FIG. 1 is a side view showing a conventional LED line light source.

FIG. 2 is a graph showing a light output distribution of a conventional LED line light source.

FIG. 3 is a perspective view showing an example of an LED line light source according to the present invention.

FIG. 4 is a perspective view showing another example of the LED line light source according to the present invention.

FIG. 5 is an explanatory diagram of a reflection mechanism in the LED line light source of the present invention.

FIG. 6 is a graph showing a light output distribution of an example product of the present invention.
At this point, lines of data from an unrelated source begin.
--- src/flat_wrapper.sv ---
// flat-port wrapper written by rule: the top's interface ports become plain ports
module parallel_drive_port_bridge_flat import pdpb_pkg::*;
  (clk, rst, req_valid, req_cmd, req_addr, req_wdata, req_bus_fail, req_bus_byte, req_ready, rsp_valid, rsp_rdata, rsp_bus_op, rsp_bus_out_byte, rsp_ready, cfg_valid, cfg_index, cfg_data, cfg_ready);
  pdpb_in_if req_i ();
  pdpb_out_if rsp_i ();
  pdpb_cfg_if cfg_i ();
  input logic clk;
  input logic rst;
  input wire logic [$bits(req_i.valid)-1:0] req_valid;
  input wire logic [$bits(req_i.cmd)-1:0] req_cmd;
  input wire logic [$bits(req_i.addr)-1:0] req_addr;
  input wire logic [$bits(req_i.wdata)-1:0] req_wdata;
  input wire logic [$bits(req_i.bus_fail)-1:0] req_bus_fail;
  input wire logic [$bits(req_i.bus_byte)-1:0] req_bus_byte;
  output wire logic [$bits(req_i.ready)-1:0] req_ready;
  output wire logic [$bits(rsp_i.valid)-1:0] rsp_valid;
  output wire logic [$bits(rsp_i.rdata)-1:0] rsp_rdata;
  output wire logic [$bits(rsp_i.bus_op)-1:0] rsp_bus_op;
  output wire logic [$bits(rsp_i.bus_out_byte)-1:0] rsp_bus_out_byte;
  input wire logic [$bits(rsp_i.ready)-1:0] rsp_ready;
  input wire logic [$bits(cfg_i.valid)-1:0] cfg_valid;
  input wire logic [$bits(cfg_i.index)-1:0] cfg_index;
  input wire logic [$bits(cfg_i.data)-1:0] cfg_data;
  output wire logic [$bits(cfg_i.ready)-1:0] cfg_ready;
  assign req_i.valid = req_valid;
  assign req_i.cmd = req_cmd;
  assign req_i.addr = req_addr;
  assign req_i.wdata = req_wdata;
  assign req_i.bus_fail = req_bus_fail;
  assign req_i.bus_byte = req_bus_byte;
  assign req_ready = req_i.ready;
  assign rsp_valid = rsp_i.valid;
  assign rsp_rdata = rsp_i.rdata;
  assign rsp_bus_op = rsp_i.bus_op;
  assign rsp_bus_out_byte = rsp_i.bus_out_byte;
  assign rsp_i.ready = rsp_ready;
  assign cfg_i.valid = cfg_valid;
  assign cfg_i.index = cfg_index;
  assign cfg_i.data = cfg_data;
  assign cfg_ready = cfg_i.ready;
  parallel_drive_port_bridge u_core (.clk(clk), .rst(rst), .req(req_i), .rsp(rsp_i), .cfg(cfg_i));
endmodule
<file path="config.mk">
export PLATFORM = sky130hd
export DESIGN_NAME = button_press_classifier
export DESIGN_NICKNAME = d
export VERILOG_FILES = /design/src/bpc_pkg.sv /design/src/button_press_classifier.sv /design/src/bpc_core.sv
export SDC_FILE = /design/constraint.sdc
export NUM_CORES = 1
export LEC_CHECK = 0
export BUFFER_PORTS_ARGS = -buffer_cell sky130_fd_sc_hd__buf_4
export CORE_MARGIN = 1
export CORE_UTILIZATION = 56
export CTS_CLUSTER_SIZE = 40
export DETAILED_ROUTE_END_ITERATION = 7
export PLACE_DENSITY = 0.73
export SYNTH_ARGS = -nofsm -noshare
export SYNTH_HDL_FRONTEND = slang
export SYNTH_SLANG_ARGS = --single-unit
export TNS_END_PERCENT = 10
</file>
<file path="constraint.sdc">
create_clock -name clk_i -period 3.42 [get_ports clk_i]
set_clock_uncertainty 0.05 [all_clocks]
set_input_delay 0.684 -clock clk_i [delete_from_list [all_inputs] [get_ports clk_i]]
set_output_delay 0.684 -clock clk_i [all_outputs]
set_load 0.1 [all_outputs]
</file>
<file path="src/bpc_pkg.sv">
// bpc_pkg: shared types and constants for the button press classifier.
// Used by bpc_core and button_press_classifier; depends on nothing.

package bpc_pkg;

  // Press timer width; thresholds stay 16 bits and are zero-extended as needed.
  localparam int unsigned TimerBits = 16;
  localparam int unsigned RegBits   = 16;
  localparam int unsigned CmpBits   = (TimerBits > RegBits) ? TimerBits : RegBits;
  localparam int unsigned EventBits = 3;
  localparam int unsigned CfgIdxBits = 3;

  // Event codes
  localparam logic [EventBits-1:0] EvNone   = 3'd0;
  localparam logic [EventBits-1:0] EvClick  = 3'd1;
  localparam logic [EventBits-1:0] EvLong3  = 3'd2;
  localparam logic [EventBits-1:0] EvLong4  = 3'd3;
  localparam logic [EventBits-1:0] EvLong5  = 3'd4;
  localparam logic [EventBits-1:0] EvLong6  = 3'd5;
  localparam logic [EventBits-1:0] EvDouble = 3'd6;

  // Register indexes on the config channel
  localparam logic [CfgIdxBits-1:0] RegDebounce   = 3'd0;
  localparam logic [CfgIdxBits-1:0] RegDoubleGap  = 3'd1;
  localparam logic [CfgIdxBits-1:0] RegShortLimit = 3'd2;
  localparam logic [CfgIdxBits-1:0] RegLong3      = 3'd3;
  localparam logic [CfgIdxBits-1:0] RegLong4      = 3'd4;
  localparam logic [CfgIdxBits-1:0] RegLong5      = 3'd5;
  localparam logic [CfgIdxBits-1:0] RegLong6      = 3'd6;

  // Register reset values
  localparam logic [RegBits-1:0] DebounceRst   = 16'd20;
  localparam logic [RegBits-1:0] DoubleGapRst  = 16'd300;
  localparam logic [RegBits-1:0] ShortLimitRst = 16'd2000;
  localparam logic [RegBits-1:0] Long3Rst      = 16'd3000;
  localparam logic [RegBits-1:0] Long4Rst      = 16'd4000;
  localparam logic [RegBits-1:0] Long5Rst      = 16'd5000;
  localparam logic [RegBits-1:0] Long6Rst      = 16'd6000;

  typedef struct packed {
    logic [RegBits-1:0] debounce;
    logic [RegBits-1:0] double_gap;
    logic [RegBits-1:0] short_limit;
    logic [RegBits-1:0] long3;
    logic [RegBits-1:0] long4;
    logic [RegBits-1:0] long5;
    logic [RegBits-1:0] long6;
  } cfg_t;

endpackage

</file>
<file path="src/button_press_classifier.sv">
// button_press_classifier: key tick stream in, click / long / double events out.
// Depends on bpc_pkg and bpc_core.
//
// Channel   Dir  Handshake                      Content
// s_axis    in   s_axis_tvalid/s_axis_tready    one sampled key level per transfer
// m_axis    out  m_axis_tvalid/m_axis_tready    one event code per input transfer
// cfg       in   cfg_valid_i/cfg_ready_o        register index + 16-bit value
//
// Each tick passes the input register, then the result register, and a new tick
// is taken every cycle while m_axis is not stalled; bpc_core updates its phase
// and timer once per tick.
// Reset (rst_ni low, async) empties both stages, returns to idle with a zero
// timer and reloads the register defaults.
// A stalled result holds; the input stage still takes one more transfer.
// Config is always ready; write only while the block is idle.

module button_press_classifier
  import bpc_pkg::*;
(
  input  logic                  clk_i,
  input  logic                  rst_ni,
  // input stream
  input  logic                  s_axis_tvalid,
  output logic                  s_axis_tready,
  input  logic [7:0]            s_axis_tdata,   // [0] pressed, [7:1] zero
  // event stream
  output logic                  m_axis_tvalid,
  input  logic                  m_axis_tready,
  output logic [7:0]            m_axis_tdata,   // [2:0] event_res, [7:3] zero
  // config writes
  input  logic                  cfg_valid_i,
  output logic                  cfg_ready_o,
  input  logic [CfgIdxBits-1:0] cfg_index_i,
  input  logic [RegBits-1:0]    cfg_data_i
);

  logic                 in_vld_q, in_vld_d;
  logic                 in_prs_q;
  logic                 out_vld_q, out_vld_d;
  logic [EventBits-1:0] out_ev_q;
  logic [EventBits-1:0] ev;
  logic                 step;
  logic                 s_xfer;
  cfg_t                 cfg_q, cfg_d;

  // Advance the held tick into the result register when it has room.
  assign step          = in_vld_q && (!out_vld_q || m_axis_tready);
  assign s_axis_tready = !in_vld_q || step;
  assign s_xfer        = s_axis_tvalid && s_axis_tready;

  assign in_vld_d  = s_xfer ? 1'b1 : (step ? 1'b0 : in_vld_q);
  assign out_vld_d = step ? 1'b1 : (m_axis_tready ? 1'b0 : out_vld_q);

  bpc_core u_core (
    .clk_i     (clk_i),
    .rst_ni    (rst_ni),
    .step_i    (step),
    .pressed_i (in_prs_q),
    .cfg_i     (cfg_q),
    .event_o   (ev)
  );

  always_ff @(posedge clk_i or negedge rst_ni) begin
    if (!rst_ni) begin
      in_vld_q  <= 1'b0;
      out_vld_q <= 1'b0;
    end else begin
      in_vld_q  <= in_vld_d;
      out_vld_q <= out_vld_d;
    end
  end

  // payload stages, no reset needed
  always_ff @(posedge clk_i) begin
    if (s_xfer) begin
      in_prs_q <= s_axis_tdata[0];
    end
    if (step) begin
      out_ev_q <= ev;
    end
  end

  assign m_axis_tvalid = out_vld_q;
  assign m_axis_tdata  = {{(8-EventBits){1'b0}}, out_ev_q};

  // Config registers; index 7 is dropped.
  assign cfg_ready_o = 1'b1;

  always_comb begin
    cfg_d = cfg_q;
    if (cfg_valid_i) begin
      case (cfg_index_i)
        RegDebounce:   cfg_d.debounce    = cfg_data_i;
        RegDoubleGap:  cfg_d.double_gap  = cfg_data_i;
        RegShortLimit: cfg_d.short_limit = cfg_data_i;
        RegLong3:      cfg_d.long3       = cfg_data_i;
        RegLong4:      cfg_d.long4       = cfg_data_i;
        RegLong5:      cfg_d.long5       = cfg_data_i;
        RegLong6:      cfg_d.long6       = cfg_data_i;
        default:       cfg_d = cfg_q;
      endcase
    end
  end

  always_ff @(posedge clk_i or negedge rst_ni) begin
    if (!rst_ni) begin
      cfg_q.debounce    <= DebounceRst;
      cfg_q.double_gap  <= DoubleGapRst;
      cfg_q.short_limit <= ShortLimitRst;
      cfg_q.long3       <= Long3Rst;
      cfg_q.long4       <= Long4Rst;
      cfg_q.long5       <= Long5Rst;
      cfg_q.long6       <= Long6Rst;
    end else begin
      cfg_q <= cfg_d;
    end
  end

endmodule

</file>
<file path="src/bpc_core.sv">
// bpc_core: phase register, saturating press timer and event decode.
// Depends on bpc_pkg.

module bpc_core
  import bpc_pkg::*;
(
  input  logic                 clk_i,
  input  logic                 rst_ni,
  input  logic                 step_i,     // advance state by one tick
  input  logic                 pressed_i,
  input  cfg_t                 cfg_i,
  output logic [EventBits-1:0] event_o     // event for this tick
);

  localparam logic [1:0] PhIdle   = 2'd0;
  localparam logic [1:0] PhHeld   = 2'd1;
  localparam logic [1:0] PhAwait  = 2'd2;
  localparam logic [1:0] PhSecond = 2'd3;

  localparam logic [TimerBits-1:0] TimerMax = {TimerBits{1'b1}};

  logic [1:0]           phase_q, phase_d;
  logic [TimerBits-1:0] elapsed_q, elapsed_d;
  logic [TimerBits-1:0] cnt;
  logic [CmpBits-1:0]   cnt_x;

  function automatic logic reached(input logic [CmpBits-1:0] t, input logic [RegBits-1:0] thr);
    reached = (t >= CmpBits'(thr));
  endfunction

  assign cnt   = (elapsed_q == TimerMax) ? elapsed_q : elapsed_q + 1'b1;
  assign cnt_x = CmpBits'(cnt);

  always_comb begin
    phase_d   = phase_q;
    elapsed_d = cnt;
    event_o   = EvNone;
    case (phase_q)
      PhIdle: begin
        elapsed_d = '0;
        if (pressed_i) begin
          phase_d = PhHeld;
        end
      end
      PhHeld: begin
        if (!pressed_i) begin
          phase_d = PhIdle;
          if (!reached(cnt_x, cfg_i.debounce)) begin
            event_o = EvNone;
          end else if (reached(cnt_x, cfg_i.long6)) begin
            event_o = EvLong6;
          end else if (reached(cnt_x, cfg_i.long5)) begin
            event_o = EvLong5;
          end else if (reached(cnt_x, cfg_i.long4)) begin
            event_o = EvLong4;
          end else if (reached(cnt_x, cfg_i.long3)) begin
            event_o = EvLong3;
          end else if (!reached(cnt_x, cfg_i.short_limit)) begin
            phase_d   = PhAwait;   // short click, wait for a second press
            elapsed_d = '0;
          end else if (reached(cnt_x, cfg_i.double_gap)) begin
            event_o = EvClick;
          end
        end
      end
      PhAwait: begin
        if (pressed_i) begin
          phase_d   = PhSecond;
          elapsed_d = '0;
        end else if (reached(cnt_x, cfg_i.double_gap)) begin
          phase_d = PhIdle;
          event_o = EvClick;
        end
      end
      default: begin
        if (!pressed_i) begin
          phase_d = PhIdle;
          event_o = reached(cnt_x, cfg_i.short_limit) ? EvNone : EvDouble;
        end
      end
    endcase
    if (phase_d == PhIdle) begin
      elapsed_d = '0;
    end
  end

  always_ff @(posedge clk_i or negedge rst_ni) begin
    if (!rst_ni) begin
      phase_q   <= PhIdle;
      elapsed_q <= '0;
    end else if (step_i) begin
      phase_q   <= phase_d;
      elapsed_q <= elapsed_d;
    end
  end

endmodule
</file>
### config.mk
export PLATFORM = sky130hd
export DESIGN_NAME = gihe_regs
export DESIGN_NICKNAME = d
export VERILOG_FILES = /design/src/hw/rtl/gihe_pkg.sv /design/src/hw/rtl/gihe_regs.sv
export SDC_FILE = /design/constraint.sdc
export NUM_CORES = 1
export LEC_CHECK = 0
export BUFFER_PORTS_ARGS = -buffer_cell sky130_fd_sc_hd__buf_2
export CORE_MARGIN = 3
export CORE_UTILIZATION = 50
export CTS_BUF_LIST = sky130_fd_sc_hd__clkbuf_2
export DETAILED_ROUTE_END_ITERATION = 12
export GPL_TIMING_DRIVEN = 0
export PLACE_DENSITY = 0.79
export SYNTH_ARGS = -nofsm -noshare
export SYNTH_HDL_FRONTEND = slang
export SYNTH_SLANG_ARGS = --single-unit
### constraint.sdc
create_clock -name clk -period 2.73 [get_ports clk]
set_input_delay 0 -clock clk [delete_from_list [all_inputs] [get_ports clk]]
set_output_delay 0 -clock clk [all_outputs]
set_load 0.02 [all_outputs]
$ cat config.mk
export PLATFORM = sky130hd
export DESIGN_NAME = serial_accessory_handshake_unit_flat
export DESIGN_NICKNAME = d
export VERILOG_FILES = /design/src/rtl/core/sah_pkg.sv /design/src/rtl/core/sah_if.sv /design/src/rtl/core/serial_accessory_handshake_unit.sv /design/src/flat_wrapper.sv
export SDC_FILE = /design/constraint.sdc
export NUM_CORES = 1
export LEC_CHECK = 0
export BUFFER_PORTS_ARGS = -buffer_cell sky130_fd_sc_hd__buf_2
export CORE_MARGIN = 1.5
export CORE_UTILIZATION = 25
export DETAILED_ROUTE_END_ITERATION = 10
export MAX_ROUTING_LAYER = met4
export SLEW_MARGIN = 20
export SYNTH_ARGS = -nofsm -noshare
export SYNTH_HDL_FRONTEND = slang
export SYNTH_SLANG_ARGS = --single-unit
$ cat constraint.sdc
create_clock -name clk -period 9.3 [get_ports clk]
set_clock_uncertainty 0.05 [all_clocks]
set_input_delay 0.465 -clock clk [delete_from_list [all_inputs] [get_ports clk]]
set_output_delay 0.465 -clock clk [all_outputs]
set_load 0.005 [all_outputs]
FIG. 7 is a graph showing the light output distribution of a comparative example product.

[Explanation of symbols]

 1,10 Wiring board 21,22 LED 6a, 6b Reflector 6 Depression 61,63 Reflection surface 62 Bottom of depression P Sealing resin

Claims (4)

[Claims] 1. A plurality of LEDs are arranged in a line on a wiring board. A reflecting surface for reflecting light emitted from the side surface of each LED toward the front of the wiring board is provided along both sides of the arrangement line of the LEDs. An LED line light source formed. 2. A line-shaped depression is provided in a wiring substrate, and a plurality of LEDs are arranged in a line at the bottom of the depression, and a side wall surface of the depression transmits light emitted from a side surface of each LED to the front of the wiring substrate. An LED line light source having a reflection surface for reflecting light. 3. The LED line light source according to claim 1, wherein the wiring substrate is an insulated metal substrate. 4. The LED line light source according to claim 1, wherein the LED and the reflection surface are sealed with a resin.